Is The War On Fat Harming Our Children? : 13.7: Cosmos And CultureAnthropologist Barbara J. King interviews Harvard University's Susan Greenhalgh, author of the new Fat-Talk Nation, who says one surprise is that compliments on weight loss may do more harm than good.
America's ongoing war on fat, which aims to save this country — and especially its young people — from a costly and damaging epidemic of obesity, turns out to be dangerous all on its own: It exacts a severe psychological and physical toll on the very individuals it purports to help, according to an upcoming book.
Greenhalgh's book goes beyond uncovering examples of fat-talk and fat discrimination to give voice to the people who, Greenhalgh says, "have been shamed into silence." Her work is based on auto-ethnography, a method in which the researcher gathers narrative accounts from individuals who write about their lives. This approach differs — quite purposefully — from a biomedical discourse that relies on statistics and, through which, scientists "impose their understandings of what matters and why on people's lives," as Greenhalgh phrases it.
Greenhalgh gathered accounts from 245 people, all college students, most from Southern California and most women. A variety of ethnic backgrounds and income levels were represented. (A small percentage wrote about older relatives rather than about themselves.) Of these 245 accounts, 45 were chosen as central narratives for the book.
Over the past week, I have corresponded with Greenhalgh by email. My questions and her answers follow.
It seems appropriate to start with words from people who, as you put it, are "targeted in the fight against excess pounds." Could you select a passage or two from the narratives that you found especially informative or moving?

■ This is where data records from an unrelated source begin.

--- src/rtl/systolic_tile_ctrl.sv ---
// systolic_tile_ctrl: feed / accumulate / drain sequencer for an N x N
// output-stationary MAC array. Optional macro SYSTOLIC_TILE_ACCUM_EN adds keep_psum.
module systolic_tile_ctrl #(
   parameter int N      = 4,
   parameter int KW     = 8,
   parameter int RD_LAT = 1
) (
   input  logic                 clk,
   input  logic                 rst_n,
   input  logic                 start,
   input  logic [KW-1:0]        k_len,
`ifdef SYSTOLIC_TILE_ACCUM_EN
   input  logic                 keep_psum,
`endif
   output logic                 busy,
   output logic                 done,
   output logic [N-1:0]         a_vld,
   output logic [N*KW-1:0]      a_idx,
   output logic [N-1:0]         b_vld,
   output logic [N*KW-1:0]      b_idx,
   output logic                 set_reg,
   output logic                 sel_mux,
   output logic                 out_valid,
   input  logic                 out_ready,
   output logic [$clog2(N)-1:0] out_row
);

   localparam int CW = KW + 1;
   localparam int RW = $clog2(N);
   localparam logic [1:0]    LAT       = 2'(RD_LAT);
   localparam logic [CW-1:0] FEED_XTRA = CW'(2 * N - 3);
   localparam logic [CW-1:0] WAIT_LAST = CW'(RD_LAT - 1);
   localparam logic [RW-1:0] ROW_LAST  = RW'(N - 1);

   typedef enum logic [2:0] {IDLE, FEED, WAIT, DRAIN, FIN} state_t;

   state_t          state_q, state_d, post_wait;
   logic [CW-1:0]   c_q, c_d, feed_last;
   logic [RW-1:0]   d_q, d_d;
   logic [KW-1:0]   k_q, k_d;
   logic            keep_q, keep_d;
   logic [1:0]      acc_sr_q, acc_sr_d;
   logic [3:0]      acc_vec;

   logic            busy_q, busy_d;
   logic            done_q, done_d;
   logic [N-1:0]    a_vld_q, b_vld_q, lane_vld_d;
   logic [N*KW-1:0] a_idx_q, b_idx_q, lane_idx_d;
   logic            set_acc_q, set_acc_d;
   logic            sel_mux_q, sel_mux_d;
   logic            out_valid_q, out_valid_d;
   logic [RW-1:0]   out_row_q, out_row_d;

   assign feed_last = CW'(k_q) + FEED_XTRA;

   // Tile sequencing: state, step counter, drain row counter, captured K.
   always_comb begin
      state_d   = state_q;
      c_d       = c_q;
      d_d       = d_q;
      k_d       = k_q;
      keep_d    = keep_q;
      post_wait = keep_q ? FIN : DRAIN;
      unique case (state_q)
         IDLE: begin
            if (start) begin
               if (k_len != '0) begin
                  k_d     = k_len;
                  c_d     = '0;
                  state_d = FEED;
`ifdef SYSTOLIC_TILE_ACCUM_EN
                  keep_d  = keep_psum;
`else
                  keep_d  = 1'b0;
`endif
               end else begin
                  state_d = FIN;
               end
            end
         end
         FEED: begin
            if (c_q == feed_last) begin
               c_d     = '0;
               state_d = (RD_LAT == 0) ? post_wait : WAIT;
            end else begin
               c_d = c_q + CW'(1);
            end
         end
         WAIT: begin
            if (c_q == WAIT_LAST) begin
               c_d     = '0;
               state_d = post_wait;
            end else begin
               c_d = c_q + CW'(1);
            end
         end
         DRAIN: begin
            if (out_ready) begin
               d_d = d_q + RW'(1);
               if (d_q == ROW_LAST) state_d = FIN;
            end
         end
         FIN:     state_d = IDLE;
         default: state_d = IDLE;
      endcase
      if (state_d == DRAIN && state_q != DRAIN) d_d = '0;
   end

   // Next values of the registered outputs, derived from the next state.
   always_comb begin
      lane_vld_d = '0;
      lane_idx_d = '0;
      for (int i = 0; i < N; i++) begin
         if (state_d == FEED && c_d >= CW'(i) &&
             c_d < CW'(i) + CW'(k_d)) begin
            lane_vld_d[i]          = 1'b1;
            lane_idx_d[i*KW +: KW] = KW'(c_d - CW'(i));
         end
      end
      acc_sr_d    = {acc_sr_q[0], state_q == FEED};
      acc_vec     = {acc_sr_q, state_q == FEED, state_d == FEED};
      set_acc_d   = acc_vec[LAT];
      busy_d      = (state_d != IDLE);
      done_d      = (state_d == FIN);
      sel_mux_d   = (state_d == DRAIN);
      out_valid_d = (state_d == DRAIN);
      out_row_d   = (state_d == DRAIN) ? ROW_LAST - d_d : '0;
   end

   // State and output registers.
   always_ff @(posedge clk or negedge rst_n) begin
      if (!rst_n) begin
         state_q     <= IDLE;
         c_q         <= '0;
         d_q         <= '0;
         k_q         <= '0;
         keep_q      <= 1'b0;
         acc_sr_q    <= '0;
         busy_q      <= 1'b0;
         done_q      <= 1'b0;
         a_vld_q     <= '0;
         a_idx_q     <= '0;
         b_vld_q     <= '0;
         b_idx_q     <= '0;
         set_acc_q   <= 1'b0;
         sel_mux_q   <= 1'b0;
         out_valid_q <= 1'b0;
         out_row_q   <= '0;
      end else begin
         state_q     <= state_d;
         c_q         <= c_d;
         d_q         <= d_d;
         k_q         <= k_d;
         keep_q      <= keep_d;
         acc_sr_q    <= acc_sr_d;
         busy_q      <= busy_d;
         done_q      <= done_d;
         a_vld_q     <= lane_vld_d;
         a_idx_q     <= lane_idx_d;
         b_vld_q     <= lane_vld_d;
         b_idx_q     <= lane_idx_d;
         set_acc_q   <= set_acc_d;
         sel_mux_q   <= sel_mux_d;
         out_valid_q <= out_valid_d;
         out_row_q   <= out_row_d;
      end
   end

   // Drain shift follows the handshake so a stalled row leaves the array untouched.
   assign set_reg   = set_acc_q | (out_valid_q & out_ready);
   assign busy      = busy_q;
   assign done      = done_q;
   assign a_vld     = a_vld_q;
   assign a_idx     = a_idx_q;
   assign b_vld     = b_vld_q;
   assign b_idx     = b_idx_q;
   assign sel_mux   = sel_mux_q;
   assign out_valid = out_valid_q;
   assign out_row   = out_row_q;

endmodule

Every one of these stories was troubling, but there are some that haunt me to this day. One is that of Anahid: "When there is so much talk about obesity, you feel bad about yourself as a person. Even if you are a kind person, you feel down because the whole nation is saying that excessive weight is bad and that's it. It makes you look at yourself and think that there is something wrong with you. It makes you feel like a failure and, more importantly, it makes you feel as if you have failed others."
Another is the story of Elise: "Food is my support and I abuse it. If during one of my 'feeding frenzies' I happen to gain weight, even just one or two pounds, I flip out and feel disgusted with myself. I can feel the disgust manifest in the pit of my stomach like it has a voice and with every growl and every grubble, it is like a knife into my self-esteem telling me I am too fat and asking why I eat so much."

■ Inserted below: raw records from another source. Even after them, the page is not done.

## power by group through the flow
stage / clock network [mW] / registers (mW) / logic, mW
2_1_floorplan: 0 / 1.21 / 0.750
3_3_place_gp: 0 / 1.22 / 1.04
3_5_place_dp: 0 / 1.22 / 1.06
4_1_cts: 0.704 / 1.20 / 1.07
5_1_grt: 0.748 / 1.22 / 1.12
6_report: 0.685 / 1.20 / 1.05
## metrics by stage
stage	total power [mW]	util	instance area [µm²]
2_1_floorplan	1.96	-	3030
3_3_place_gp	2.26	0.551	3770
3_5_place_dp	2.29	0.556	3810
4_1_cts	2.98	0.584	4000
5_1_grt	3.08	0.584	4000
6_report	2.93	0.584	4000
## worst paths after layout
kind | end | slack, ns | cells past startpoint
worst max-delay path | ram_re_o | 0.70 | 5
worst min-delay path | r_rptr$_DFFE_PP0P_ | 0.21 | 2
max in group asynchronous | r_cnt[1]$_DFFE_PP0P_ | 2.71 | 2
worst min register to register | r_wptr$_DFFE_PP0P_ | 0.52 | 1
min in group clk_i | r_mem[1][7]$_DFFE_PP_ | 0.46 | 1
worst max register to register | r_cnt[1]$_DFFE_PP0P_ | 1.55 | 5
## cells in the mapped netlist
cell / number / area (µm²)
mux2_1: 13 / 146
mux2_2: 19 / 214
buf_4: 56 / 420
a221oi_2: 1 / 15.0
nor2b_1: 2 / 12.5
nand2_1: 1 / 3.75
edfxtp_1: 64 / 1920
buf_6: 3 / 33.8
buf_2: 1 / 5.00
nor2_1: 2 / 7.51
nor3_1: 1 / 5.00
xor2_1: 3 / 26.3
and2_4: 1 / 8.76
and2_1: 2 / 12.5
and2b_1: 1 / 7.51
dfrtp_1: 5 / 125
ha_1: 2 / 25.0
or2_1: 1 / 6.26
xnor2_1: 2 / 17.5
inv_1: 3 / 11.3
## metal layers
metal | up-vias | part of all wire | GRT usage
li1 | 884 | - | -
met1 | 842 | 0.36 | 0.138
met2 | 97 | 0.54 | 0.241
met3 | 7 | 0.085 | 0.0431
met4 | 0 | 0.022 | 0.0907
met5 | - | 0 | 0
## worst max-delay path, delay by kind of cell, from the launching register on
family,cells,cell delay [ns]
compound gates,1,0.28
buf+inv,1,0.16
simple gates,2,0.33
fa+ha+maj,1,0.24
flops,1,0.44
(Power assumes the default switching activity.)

What is the main message that came through to you in these ethnographic narratives and that you would like all of us to understand?
The core message is that 15 years after the launching of the public health campaign against obesity, we are now in the midst of a gigantic, society-wide war on fat in which virtually all of us — including you and I and your readers — are unwitting agents. All of us are making war on fat through constant fat-talk. Yet because very few people can lose weight and keep it off, the pervasive fat-talk does not have its intended effect; instead, it is causing terrible, yet often, invisible harm.
The harm to individuals includes emotional distress and, often, physical injury from trying too hard to lose weight. The war on fat is also damaging critical social relationships, especially the crucial bond between mother and daughter. The stigma and discrimination against fat people are now well known; what isn't known is that the human costs of the war on fat itself are harmful to people of all sizes and to us as a nation.
You write about the dangers of fat-shaming, but also about the risks of offering weight-oriented compliments, along the lines of: "You've lost weight, you look great!" Could you talk a bit about why such compliments may be problematic?
This was one of the most surprising findings of my research. We think that complimenting people on weight loss or looking thin is kind and helpful, but the effects are often harmful. Such compliments, which signal social approval, make people even more obsessed about their weight, and they often convince people who are already on a weight-loss program to up the ante, to try even harder, even though they may already be dangerously thin. In some of the cases I gathered, complimentary fat-talk helped precipitate a slide from disordered eating into a full-fledged eating disorder.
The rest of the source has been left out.